El ciclismo va de generaciones, la que se presenta, la que domina y la que poco a poco comienza a despedirse. Y eso se ve en Eslovenia, el país que presentó en sociedad y en la cumbre de Calar Alto a su nuevo valor, Jakob Omrzel, 20 años, el más joven de la Vuelta, el que triunfó en una etapa épica donde Enric Mas, aguerrido y desencadenado, arañó 27 segundos de oro a otro esloveno, Primoz Roglic, el que poco a poco empieza a recorrer el último tramo como estrella de este deporte.
A la misma edad que su paisano Pogacar ganó su primera etapa en la Vuelta, Omrzel cubrió con éxito una escapada de maravilla ayudado por un vasco que se despide del ciclismo, Pello Bilbao, y por un colombiano, Santiago Buitrago, que se reafirma como líder de la montaña, todos a las órdenes de un catalán, Xavi Florencio, el director del Bahrain.
Fue la etapa de las dos caras, la del chavalín de Eslovenia ilusionando de nuevo a un país en depresión por la caída de Pogacar y la de un experto que se ha encontrado a sí mismo en esta Vuelta, Mas, que está haciendo cosas que nunca había hecho, que no se arruga, ¡al ataque! Cuando cambia el ritmo, a 13 kilómetros de Calar Alto, deja clavados a todos, como hizo en Aitana y como se presume que intentará el sábado en Sierra de la Pandera, entre los olivos de Jaén.
No sólo era el nuevo Mas, sino el Movistar del pasado, con las denominaciones anteriores de Reynolds o Banesto, el equipo que enviaba unidades por delante (Raúl García Pierna y Pablo Castrillo) y el que sacrificaba a Iván Romeo para que le controlase la Vuelta a su líder ante sustos como el que intentó dar Richard Carapaz.
Y hasta suerte tiene el Movistar de que el Decathlon, el equipo más fuerte, pedalee con potencia en las piernas, pero descabezado tácticamente. ¡Qué horror! Felix Gall volvió a precipitarse a la hora de atacar, como sucedió en Aitana, con compañeros para impulsarlo más allá de los 15 kilómetros cuando decidió equivocadamente pasar al ataque. Esas cosas sólo las hace Pogacar.
Mas, en cambio, se dejó llevar, demarró en el momento preciso, enlazó con García Pierna y en solitario se fue a amarrar segundos porque sabe que no le va a sobrar ninguno, si la cosa sigue así, en la contrarreloj de la próxima semana, en Jerez, ante Roglic, el experto, el especialista y el que le puede amargar la victoria. Lo tiene ya a 1.45 minutos, tras la suma de los 27 segundos pillados en Almería. Necesita más. Nada sobra. Y él lo sabe.

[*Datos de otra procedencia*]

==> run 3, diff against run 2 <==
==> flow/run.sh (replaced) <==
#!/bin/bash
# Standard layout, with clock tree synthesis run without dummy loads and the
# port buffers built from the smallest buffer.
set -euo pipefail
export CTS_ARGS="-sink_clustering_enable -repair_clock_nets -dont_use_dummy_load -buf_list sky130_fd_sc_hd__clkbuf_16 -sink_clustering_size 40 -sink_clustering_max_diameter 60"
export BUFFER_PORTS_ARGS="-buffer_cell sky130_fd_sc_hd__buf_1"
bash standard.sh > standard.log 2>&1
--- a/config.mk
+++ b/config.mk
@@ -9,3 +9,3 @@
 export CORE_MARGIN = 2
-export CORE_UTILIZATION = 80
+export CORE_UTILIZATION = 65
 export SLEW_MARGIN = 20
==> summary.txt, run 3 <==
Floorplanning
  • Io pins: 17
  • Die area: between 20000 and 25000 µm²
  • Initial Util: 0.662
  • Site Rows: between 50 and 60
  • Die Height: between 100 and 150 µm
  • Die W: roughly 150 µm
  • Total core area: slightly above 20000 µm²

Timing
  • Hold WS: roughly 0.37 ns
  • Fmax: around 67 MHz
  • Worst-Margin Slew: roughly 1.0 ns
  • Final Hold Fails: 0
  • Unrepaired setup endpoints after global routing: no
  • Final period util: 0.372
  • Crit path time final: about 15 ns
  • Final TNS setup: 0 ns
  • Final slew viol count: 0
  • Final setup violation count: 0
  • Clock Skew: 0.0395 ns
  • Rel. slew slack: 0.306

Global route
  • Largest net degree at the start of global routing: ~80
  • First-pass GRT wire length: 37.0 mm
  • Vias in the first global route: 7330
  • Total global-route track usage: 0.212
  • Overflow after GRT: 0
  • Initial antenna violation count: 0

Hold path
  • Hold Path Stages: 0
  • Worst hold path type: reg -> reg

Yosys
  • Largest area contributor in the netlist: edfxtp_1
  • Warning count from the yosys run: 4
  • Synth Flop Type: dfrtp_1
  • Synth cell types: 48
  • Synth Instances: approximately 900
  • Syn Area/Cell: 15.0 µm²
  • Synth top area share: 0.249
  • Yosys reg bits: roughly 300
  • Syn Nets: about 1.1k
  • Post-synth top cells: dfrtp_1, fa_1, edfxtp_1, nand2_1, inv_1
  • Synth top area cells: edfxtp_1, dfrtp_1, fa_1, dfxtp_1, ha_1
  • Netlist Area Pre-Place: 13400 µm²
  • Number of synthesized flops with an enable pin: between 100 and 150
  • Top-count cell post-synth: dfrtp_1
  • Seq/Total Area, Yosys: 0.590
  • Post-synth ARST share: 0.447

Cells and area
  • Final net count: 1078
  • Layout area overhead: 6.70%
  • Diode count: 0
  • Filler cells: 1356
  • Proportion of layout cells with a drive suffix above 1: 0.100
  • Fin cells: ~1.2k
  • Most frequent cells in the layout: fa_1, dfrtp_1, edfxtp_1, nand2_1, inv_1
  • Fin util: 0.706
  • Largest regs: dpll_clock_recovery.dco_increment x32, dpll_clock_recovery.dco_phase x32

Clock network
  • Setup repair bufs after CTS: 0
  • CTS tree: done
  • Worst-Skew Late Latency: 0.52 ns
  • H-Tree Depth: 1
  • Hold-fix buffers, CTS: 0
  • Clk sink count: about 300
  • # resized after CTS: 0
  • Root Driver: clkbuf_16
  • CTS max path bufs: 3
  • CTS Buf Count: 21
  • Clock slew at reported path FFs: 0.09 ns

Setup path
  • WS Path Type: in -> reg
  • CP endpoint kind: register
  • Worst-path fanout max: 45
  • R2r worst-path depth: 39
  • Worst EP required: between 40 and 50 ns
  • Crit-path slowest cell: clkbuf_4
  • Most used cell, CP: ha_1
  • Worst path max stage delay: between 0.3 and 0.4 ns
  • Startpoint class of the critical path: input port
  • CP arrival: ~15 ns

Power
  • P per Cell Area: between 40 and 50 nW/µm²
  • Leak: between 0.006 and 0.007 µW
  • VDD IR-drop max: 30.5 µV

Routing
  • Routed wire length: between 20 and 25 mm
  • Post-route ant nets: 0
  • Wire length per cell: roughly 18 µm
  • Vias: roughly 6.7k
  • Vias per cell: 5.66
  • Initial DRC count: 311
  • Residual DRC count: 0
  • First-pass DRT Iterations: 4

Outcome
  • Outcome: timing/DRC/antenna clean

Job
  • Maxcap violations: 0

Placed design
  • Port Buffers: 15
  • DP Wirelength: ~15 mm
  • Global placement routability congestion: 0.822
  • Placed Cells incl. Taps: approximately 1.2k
What follows belongs to an exercise in optimizing a design on an open flow for small area and few clock cycles per item; a production flow would make more cautious choices.
Only simulation tests tie the RTL to the original design; equivalence was not proved.
No activity file was given, so power comes from the tool's default toggle rates.

## flow/run.sh

```bash
#!/bin/bash
# synth_recipe.tcl (not shown) runs the flow's synth.tcl, then flattens the netlist and writes it again
# the make line also repeats each setting of config.mk as NAME=value (left out here)
make -C /OpenROAD-flow-scripts/flow DESIGN_CONFIG=/design/flow/config.mk WORK_HOME=/design/flow/orfs CLKGATE_MAP_FILE= SYNTH_SCRIPT=/design/flow/synth_recipe.tcl finish
```

## flow/config.mk

```make
export PLATFORM = sky130hd
export DESIGN_NAME = AxiPeriph
export DESIGN_NICKNAME = AxiPeriph
export VERILOG_FILES = /design/flow/design.v
export SDC_FILE = /design/flow/constraint.sdc
export NUM_CORES = 4
export LEC_CHECK = 0
export CAP_MARGIN = 20
export CORE_MARGIN = 2
export CORE_UTILIZATION = 40
export SLEW_MARGIN = 20
```

## flow/constraint.sdc

```tcl
create_clock -name core_clock -period 5.0 [get_ports {clock}]
set_input_delay 1.0000 -clock core_clock [delete_from_list [all_inputs] [get_ports {clock}]]
set_output_delay 1.0000 -clock core_clock [all_outputs]
set_load 0.01 [all_outputs]
```
Context: an optimization exercise on an open-source flow, tuned for small area. The choices shown serve that exercise and are no tape-out recipe.
Function was checked by simulation only, so behaviour that the tests miss may differ from the original.

==> inputs of 01-09 <==
// feed_forward_neural_network_top
module feed_forward_neural_network_top #(parameter
    BITS_PER_WORD = 32,
    INPUT_VECTOR_COUNT = 1,
    INPUT_VECTOR_SIZE=2,
    INPUT_WORD_SIZE=1,
    HIDDEN_LAYER_SIZE = 2,
    OUTPUT_VECTOR_SIZE = 1,
    BIAS_SIZE = 1,
    CLOG2_MAX_WEIGHTS_N = 2,
    CLOG2_MAX_WEIGHTS_M = 2
) (
    input clk,
    input reset_n,
    input weights_en,
    input [0:0] weights_layer_address,
    input [CLOG2_MAX_WEIGHTS_N-1:0] weights_n_address,
    input [CLOG2_MAX_WEIGHTS_M-1:0] weights_m_address,
    input signed [BITS_PER_WORD-1:0] weights_data,
    input in_en,
    input[INPUT_VECTOR_SIZE-1:0] in_data,
    output reg out_en,
    output reg[(BITS_PER_WORD * OUTPUT_VECTOR_SIZE)-1:0] out_data
);
==> flow/config.mk <==
export PLATFORM = sky130hd
export DESIGN_NAME = feed_forward_neural_network_top
export DESIGN_NICKNAME = feed_forward_neural_network_top
export VERILOG_FILES = /design/flow/design.v
export SDC_FILE = /design/flow/constraint.sdc
export NUM_CORES = 4
export LEC_CHECK = 0
export ABC_AREA = 1
export CAP_MARGIN = 20
export CORE_MARGIN = 2
export CORE_UTILIZATION = 40
export SLEW_MARGIN = 20
export SYNTH_HIERARCHICAL = 1
==> flow/constraint.sdc <==
create_clock -name core_clock -period 20.0 [get_ports {clk}]
set_input_delay 4.0000 -clock core_clock [delete_from_list [all_inputs] [get_ports {clk}]]
set_output_delay 4.0000 -clock core_clock [all_outputs]
set_load 0.01 [all_outputs]
standard.sh (not shown) runs the stock make flow with config.mk's settings and CLKGATE_MAP_FILE= SYNTH_SCRIPT=/design/flow/synth_recipe.tcl, a recipe that flattens the netlist after the stock synthesis.
==> flow/flow/run.sh <==
#!/bin/bash
# The standard layout, except that ABC maps the combinational logic with an
# area-oriented script (flow/abc_area.script, selected by ABC_AREA=1) instead of
# ORFS's delay-driven one. Everything else is ORFS's own scripts, unchanged.
set -euo pipefail
work=$(pwd)
rm -rf "$work/scripts"
cp -r "$FLOW_HOME/scripts" "$work/scripts"
cp "$work/flow/abc_area.script" "$work/scripts/abc_area.script"
bash "$work/standard.sh" SCRIPTS_DIR="$work/scripts" finish > "$work/standard.log" 2>&1
==> flow/flow/abc_area.script <==
&get -n
&st
&dch
&nf -R 1000
&put
==> 06-07 (differences from 01-09) <==
==> flow/flow/run.sh (replaced) <==
#!/bin/bash
# The standard layout, except that ABC maps the combinational logic with an
# area-oriented script (flow/abc_area.script, selected by ABC_AREA=1) instead of
# ORFS's delay-driven one, and the port buffers are the smallest buffer cell.
# Everything else is ORFS's own scripts, unchanged.
set -euo pipefail
work=$(pwd)
rm -rf "$work/scripts"
cp -r "$FLOW_HOME/scripts" "$work/scripts"
cp "$work/flow/abc_area.script" "$work/scripts/abc_area.script"
bash "$work/standard.sh" SCRIPTS_DIR="$work/scripts" BUFFER_PORTS_ARGS="-buffer_cell sky130_fd_sc_hd__buf_1" finish > "$work/standard.log" 2>&1
--- a/flow/config.mk
+++ b/flow/config.mk
@@ -6,8 +6,11 @@
 export NUM_CORES = 4
 export LEC_CHECK = 0
 export ABC_AREA = 1
-export CAP_MARGIN = 20
+export CAP_MARGIN = 5
 export CORE_MARGIN = 2
-export CORE_UTILIZATION = 40
-export SLEW_MARGIN = 20
+export CORE_UTILIZATION = 52
+export CTS_BUF_LIST = sky130_fd_sc_hd__clkbuf_4 sky130_fd_sc_hd__clkbuf_8
+export CTS_CLUSTER_DIAMETER = 80
+export CTS_CLUSTER_SIZE = 14
+export SLEW_MARGIN = 5
 export SYNTH_HIERARCHICAL = 1
==> 11-15 (differences from 01-09) <==
--- a/flow/config.mk
+++ b/flow/config.mk
@@ -6,8 +6,9 @@
 export NUM_CORES = 4
 export LEC_CHECK = 0
 export ABC_AREA = 1
-export CAP_MARGIN = 20
+export CAP_MARGIN = 5
 export CORE_MARGIN = 2
-export CORE_UTILIZATION = 40
-export SLEW_MARGIN = 20
+export CORE_UTILIZATION = 65
+export CTS_BUF_LIST = sky130_fd_sc_hd__clkbuf_2 sky130_fd_sc_hd__clkbuf_4
+export SLEW_MARGIN = 5
 export SYNTH_HIERARCHICAL = 1
==> comparison table <==
|  | 06-07 | 01-09 | 11-15 |
|---|---|---|---|
| Run status | no timing/DRC/antenna violations | no timing/DRC/antenna violations | no timing/DRC/antenna violations |
| Clock buffers | 32 | 45 | 114 |
| All-layer global routing usage | 0.404 | 0.315 | 0.508 |
| Depth of the worst register-to-register path | 48 | 50 | 49 |
| N_taps | 1243 | 1612 | 969 |
| Top achievable clock speed | 0.0526 GHz | 0.0523 GHz | 0.0519 GHz |
| Summed area of non-filler cells in the final layout | 0.0526 sq mm | 0.0542 sq mm | 0.0532 sq mm |
| Minimum clock period after layout | 19.01 ns | 19.11 ns | 19.26 ns |
| Global-route track usage on met3 | 0.165 | 0.134 | 0.272 |
| Final weighted congestion of routability-driven global placement | 1.04 | 1.00 | 1.06 |
| Sequential cell area share | 0.177 | 0.172 | 0.175 |
| Root buffer cell | clkbuf_8 | clkbuf_16 | clkbuf_4 |
| Global-route track usage on met2 | 0.590 | 0.456 | 0.710 |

La Vuelta no está ganada. Mas no es Pogacar, qué más querría, pero sí el ciclista que se ha sacado el miedo del cuerpo, que ya no teme atacar, que ha dejado de ser un corredor conservador y que entusiasma cuando demarra, todo o nada, vamos a allá. Es el que quería estufas en Calar Alto y hace un calor de mil demonios por los alrededores de los decorados naturales del Espagueti Wéstern, como si fuera Clint Eastwood pero yendo en bici en lugar de a caballo.
Mas es el bueno de la película de la Vuelta. Gall se gana el apodo del feo porque no sabe atacar, se precipita, desaprovecha a los compañeros y luego nada, nada de nada. Y Roglic sigue siendo el malo porque, aunque ya esté en la recta final de su carrera deportiva, tiene la suficiente clase para amargarle a Mas el triunfo en la Vuelta. En su cabeza más que cerebro hay una calculadora.

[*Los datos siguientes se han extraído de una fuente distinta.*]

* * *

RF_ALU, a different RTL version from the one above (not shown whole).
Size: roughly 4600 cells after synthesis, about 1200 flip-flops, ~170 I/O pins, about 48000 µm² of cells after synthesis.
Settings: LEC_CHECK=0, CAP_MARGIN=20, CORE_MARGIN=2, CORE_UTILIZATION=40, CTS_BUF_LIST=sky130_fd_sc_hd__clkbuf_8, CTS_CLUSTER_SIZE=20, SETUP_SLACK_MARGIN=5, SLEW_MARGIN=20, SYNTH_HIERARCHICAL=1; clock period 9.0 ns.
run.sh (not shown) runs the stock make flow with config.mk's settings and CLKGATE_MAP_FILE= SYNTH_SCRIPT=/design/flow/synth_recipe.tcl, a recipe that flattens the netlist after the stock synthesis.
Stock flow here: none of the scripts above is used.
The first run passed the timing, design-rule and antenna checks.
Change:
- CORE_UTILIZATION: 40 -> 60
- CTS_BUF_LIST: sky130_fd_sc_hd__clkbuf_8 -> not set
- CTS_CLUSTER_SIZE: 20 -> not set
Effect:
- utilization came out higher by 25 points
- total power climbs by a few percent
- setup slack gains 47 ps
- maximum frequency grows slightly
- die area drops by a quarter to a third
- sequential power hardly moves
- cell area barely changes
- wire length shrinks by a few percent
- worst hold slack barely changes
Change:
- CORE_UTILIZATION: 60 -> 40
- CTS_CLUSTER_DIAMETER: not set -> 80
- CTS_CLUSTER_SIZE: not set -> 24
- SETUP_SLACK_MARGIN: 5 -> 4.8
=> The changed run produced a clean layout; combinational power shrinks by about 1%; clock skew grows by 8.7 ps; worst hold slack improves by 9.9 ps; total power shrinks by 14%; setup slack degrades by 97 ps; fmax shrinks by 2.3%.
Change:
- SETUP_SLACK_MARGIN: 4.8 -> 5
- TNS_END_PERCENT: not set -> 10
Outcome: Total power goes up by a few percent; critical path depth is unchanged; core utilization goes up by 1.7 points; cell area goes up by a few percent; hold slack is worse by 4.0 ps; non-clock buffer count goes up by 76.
Source: an optimization exercise on an open RTL-to-GDS flow (aim: small area). Production flows keep margins and buffers that such runs may drop. The RTL was checked by simulation tests, not by an equivalence proof against the original design. No driver is modelled on the clock port, so clock power and skew are understated where the tree is cut down; a real chip needs a root buffer or a tree. Power and IR drop assume default switching activity.

==> flow/design.v (excerpt) <==
module MINI_LCD_WATCH(CLK,RESETN,
LCD_RS,LCD_RW,LCD_DATA,PIEZO,
   KEY1,KEY2,KEY3,KEY4,KEY5,KEY6,KEY7,KEY8,KEY9
);
input CLK,RESETN;
input KEY1,KEY2,KEY3,KEY4,KEY5,KEY6,KEY7,KEY8,KEY9;
output LCD_RS, LCD_RW;
output [7:0] LCD_DATA;
output PIEZO;
wire rst = ~RESETN;
wire tick;
reg [16:0] cnt;
always @(posedge CLK)
	if (rst | tick) cnt <= 17'd43690;
	else cnt <= {~cnt[15:0], (cnt[16] ^ cnt[13])};
assign tick = (cnt == 17'd65217);
reg mode;
always @(posedge CLK)
	if (rst) mode <= 1'b0;
	else if (tick & KEY9) mode <= ~mode;
function [3:0] up1; input [3:0] q; up1 = (q == 4'd9) ? 4'd0 : q + 4'd1; endfunction
function [3:0] up2; input [3:0] q; up2 = (q == 4'd9) ? 4'd1 : (q == 4'd8) ? 4'd0 : q + 4'd2; endfunction
function [3:0] dn1; input [3:0] q; dn1 = (q == 4'd0) ? 4'd9 : q - 4'd1; endfunction
function is9; input [3:0] q; is9 = q[3] & q[0]; endfunction
function is89; input [3:0] q; is89 = q[3]; endfunction
function is0; input [3:0] q; is0 = ~q[3] & ~q[2] & ~q[1] & ~q[0]; endfunction
reg [3:0] so, mo, amo;
reg [2:0] st, mt, amt;
reg [4:0] hr, ahr;
wire cm = ~mode & tick;
wire am = mode & tick;
wire s59 = st[2] & ~st[1] & is9(so);
wire m59 = mt[2] & ~mt[1] & is9(mo);
wire su2 = cm & KEY5 & ~KEY6;
wire su0 = cm & KEY6 & ~KEY5;
wire su1 = tick & ~su2 & ~su0;
wire sc = su1 & is9(so) | su2 & is89(so);
wire mu = cm & KEY3, md = cm & KEY4, mc = tick & s59;
wire mu2 = mu & mc & ~md;
wire md1 = md & ~mu & ~mc;
wire mu1 = tick & ((mu ^ mc ^ md) & ~md1);
wire mcu = mu1 & is9(mo) | mu2 & is89(mo);
wire mcd = md1 & is0(mo);
wire hu = cm & KEY1, hd = cm & KEY2, hc = tick & s59 & m59;
wire hu2 = hu & hc & ~hd;
wire hd1 = hd & ~hu & ~hc;
wire hu1 = tick & ((hu ^ hc ^ hd) & ~hd1);
wire amu = am & KEY8;
wire amc = amu & is9(amo);
wire ahu = am & KEY7;
always @(posedge CLK)
	if (rst) begin
		so <= 4'd0; st <= 3'd0; mo <= 4'd0; mt <= 3'd0; hr <= 5'd0;
		amo <= 4'd0; amt <= 3'd0; ahr <= 5'd0;
	end else begin
  ...
==> module MINI_LCD_WATCH, before the edit <==
module MINI_LCD_WATCH(CLK,RESETN,
LCD_RS,LCD_RW,LCD_DATA,PIEZO,
   KEY1,KEY2,KEY3,KEY4,KEY5,KEY6,KEY7,KEY8,KEY9
);
input CLK,RESETN;
input KEY1,KEY2,KEY3,KEY4,KEY5,KEY6,KEY7,KEY8,KEY9;
output LCD_RS, LCD_RW;
output [7:0] LCD_DATA;
output PIEZO;
wire rst = ~RESETN;
wire tick;
reg [16:0] cnt;
always @(posedge CLK)
	if (rst | tick) cnt <= 17'd43690;
	else cnt <= {~cnt[15:0], (cnt[16] ^ cnt[13])};
assign tick = (cnt == 17'd65217);
reg mode;
always @(posedge CLK)
	if (rst) mode <= 1'b0;
	else if (tick & KEY9) mode <= ~mode;
function [3:0] up1; input [3:0] q; up1 = (q == 4'd9) ? 4'd0 : q + 4'd1; endfunction
function [3:0] up2; input [3:0] q; up2 = (q == 4'd9) ? 4'd1 : (q == 4'd8) ? 4'd0 : q + 4'd2; endfunction
function [3:0] dn1; input [3:0] q; dn1 = (q == 4'd0) ? 4'd9 : q - 4'd1; endfunction
function is9; input [3:0] q; is9 = q[3] & q[0]; endfunction
function is89; input [3:0] q; is89 = q[3]; endfunction
function is0; input [3:0] q; is0 = ~q[3] & ~q[2] & ~q[1] & ~q[0]; endfunction
reg [3:0] so, mo, amo;
reg [2:0] st, mt, amt;
reg [4:0] hr, ahr;
wire cm = ~mode & tick;
wire am = mode & tick;
wire s59 = st[2] & ~st[1] & is9(so);
wire m59 = mt[2] & ~mt[1] & is9(mo);
wire su2 = cm & KEY5 & ~KEY6;
wire su0 = cm & KEY6 & ~KEY5;
wire su1 = tick & ~su2 & ~su0;
wire sc = su1 & is9(so) | su2 & is89(so);
wire mu = cm & KEY3, md = cm & KEY4, mc = tick & s59;
wire mu2 = mu & mc & ~md;
wire md1 = md & ~mu & ~mc;
wire mu1 = tick & ((mu ^ mc ^ md) & ~md1);
wire mcu = mu1 & is9(mo) | mu2 & is89(mo);
wire mcd = md1 & is0(mo);
wire hu = cm & KEY1, hd = cm & KEY2, hc = tick & s59 & m59;
wire hu2 = hu & hc & ~hd;
wire hd1 = hd & ~hu & ~hc;
wire hu1 = tick & ((hu ^ hc ^ hd) & ~hd1);
wire amu = am & KEY8;
wire amc = amu & is9(amo);
wire ahu = am & KEY7;
always @(posedge CLK)
	if (rst) begin
		so <= 4'd0; st <= 3'd0; mo <= 4'd0; mt <= 3'd0; hr <= 5'd0;
		amo <= 4'd0; amt <= 3'd0; ahr <= 5'd0;
	end else begin
		so <= su2 ? up2(so) : su1 ? up1(so) : so;
		if (sc) st <= {st[1:0], ~st[2]};
		mo <= mu2 ? up2(mo) : mu1 ? up1(mo) : md1 ? dn1(mo) : mo;
		mt <= mcu ? {mt[1:0], ~mt[2]} : mcd ? {~mt[0], mt[2:1]} : mt;
		if (hu2) hr <= (hr == 5'd22) ? 5'd0 : (hr == 5'd23) ? 5'd1 : hr + 5'd2;
		else if (hu1) hr <= (hr == 5'd23) ? 5'd0 : hr + 5'd1;
		else if (hd1) hr <= (hr == 5'd0) ? 5'd23 : hr - 5'd1;
		if (amu) amo <= up1(amo);
		if (amc) amt <= {amt[1:0], ~amt[2]};
		if (ahu) ahr <= (ahr == 5'd23) ? 5'd0 : ahr + 5'd1;
	end
wire eq = (hr == ahr) & (mo == amo) & (mt == amt);
wire send;
reg buff;
reg [7:0] scnt;
always @(posedge CLK)
	if (rst | ~eq | send) scnt <= 8'd170;
	else scnt <= {~scnt[6:0], (scnt[7] ^ scnt[4])};
assign send = (scnt == 8'd127);
always @(posedge CLK)
	if (rst) buff <= 1'b0;
	else if (~eq | send) buff <= ~buff;
assign PIEZO = buff;
reg [4:0] c;
reg [2:0] g;
wire loop = g[2] & g[1];
wire cend = loop ? (c[4] & c[2]) : (c[4] & c[3] & c[2] & c[1]);    
always @(posedge CLK)
	if (rst) begin
		c <= 5'd21; g <= 3'd0;
	end else begin
		c <= cend ? 5'd0 : c + 1'b1;
		if (cend) g <= loop ? {2'b11, ~g[0]} : g + 1'b1;
	end
wire [3:0] ones = (c == 5'd7 || c == 5'd8) ? (mode ? amo : mo) : so;
wire [2:0] tj = (c == 5'd7 || c == 5'd8) ? (mode ? amt : mt) : st;
reg [3:0] tens;
always @* begin
	case (tj)
		3'b000: tens = 4'd0; 3'b001: tens = 4'd1; 3'b011: tens = 4'd2;
		3'b111: tens = 4'd3; 3'b110: tens = 4'd4; default: tens = 4'd5;
	endcase
end
wire [4:0] hx = mode ? ahr : hr;
wire [1:0] hten = (hx >= 5'd20) ? 2'd2 : (hx >= 5'd10) ? 2'd1 : 2'd0;
wire [3:0] hone = hx - ((hx >= 5'd20) ? 5'd20 : (hx >= 5'd10) ? 5'd10 : 5'd0);
reg [3:0] nib;
reg [3:0] nn;
always @* begin
	case (c)
		5'd0, 5'd15: nn = {1'b1, ~mode, 1'b0, ~mode};    
		5'd4: nn = {2'b00, hten};
		5'd5: nn = hone;
		5'd7, 5'd10: nn = tens;
		5'd8, 5'd11: nn = ones;
		5'd6, 5'd9: nn = 4'hA;                         
		5'd16, 5'd17, 5'd18, 5'd19: nn = 4'h5;         
		default: nn = 4'h0;
	endcase
end
always @(posedge CLK) nib <= nn;
reg rs, rw;
reg [3:0] hi, lo;
always @* begin
	case (g)
		3'd3, 3'd4: lo = 4'hC;                                 
		3'd5: lo = 4'h6;                                       
		3'd6: lo = nib;
		default: lo = 4'h0;
	endcase
end
always @* begin
	rs = 1'b0; rw = 1'b0; hi = 4'h0;
	case (g)
		3'd0, 3'd1, 3'd2: begin rs = 1'b1; rw = 1'b1; end    
		3'd3: hi = 4'h3;
		3'd4, 3'd5: hi = 4'h0;
		3'd7: begin rs = (c != 5'd0); hi = (c == 5'd0) ? 4'hC : 4'h2; end
		default: begin
			rs = (c != 5'd0);
			case (c)
				5'd0: hi = 4'h8;
				5'd1, 5'd16: hi = 4'h9;
				5'd2, 5'd3, 5'd4, 5'd13, 5'd14, 5'd15: hi = 4'h2;
				5'd5, 5'd6, 5'd7, 5'd8, 5'd9, 5'd10, 5'd11, 5'd12: hi = 4'h3;
				default: hi = 4'h6;
			endcase
		end
	endcase
end
assign LCD_RS = rs;
assign LCD_RW = rw;
assign LCD_DATA = {hi, lo};
endmodule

En Mónaco, salida de la Vuelta, se hablaba con una persona de su entorno más próximo. Contaba que había chocado con un coche entrenando a principios de agosto, precisamente en el principado, y que dudó en apuntarse a la Vuelta. Primero lo hizo convencido de que llegaría al podio para acompañar en la foto de Granada a su compatriota Pogacar. Una vez retirado el astro del ciclismo mundial sabe que aspira a la Vuelta y que sólo Mas, crecido y motivado, le puede amargar una quinta victoria. “Volará en la tercera semana”, decía su persona de confianza. Falta poco para descubrirlo.
Mientras tanto, el que disfruta es Mas. “Voy a intentar ganar la Vuelta”, contesta con desparpajo. “Ojalá disfrutéis de este Enric porque nunca había tenido unas piernas tan fuertes como ahora”. Habla después de abrazarse a los auxiliares y celebrar que la vieja táctica, tantas veces practicada por Eusebio Unzué, ciclistas por delante y programar el lugar del ataque, ha salido de fábula. Día grande para el líder y para una Vuelta que descubre al heredero esloveno de Pogacar. ¿Qué más se puede pedir? Que la fiesta no se pare.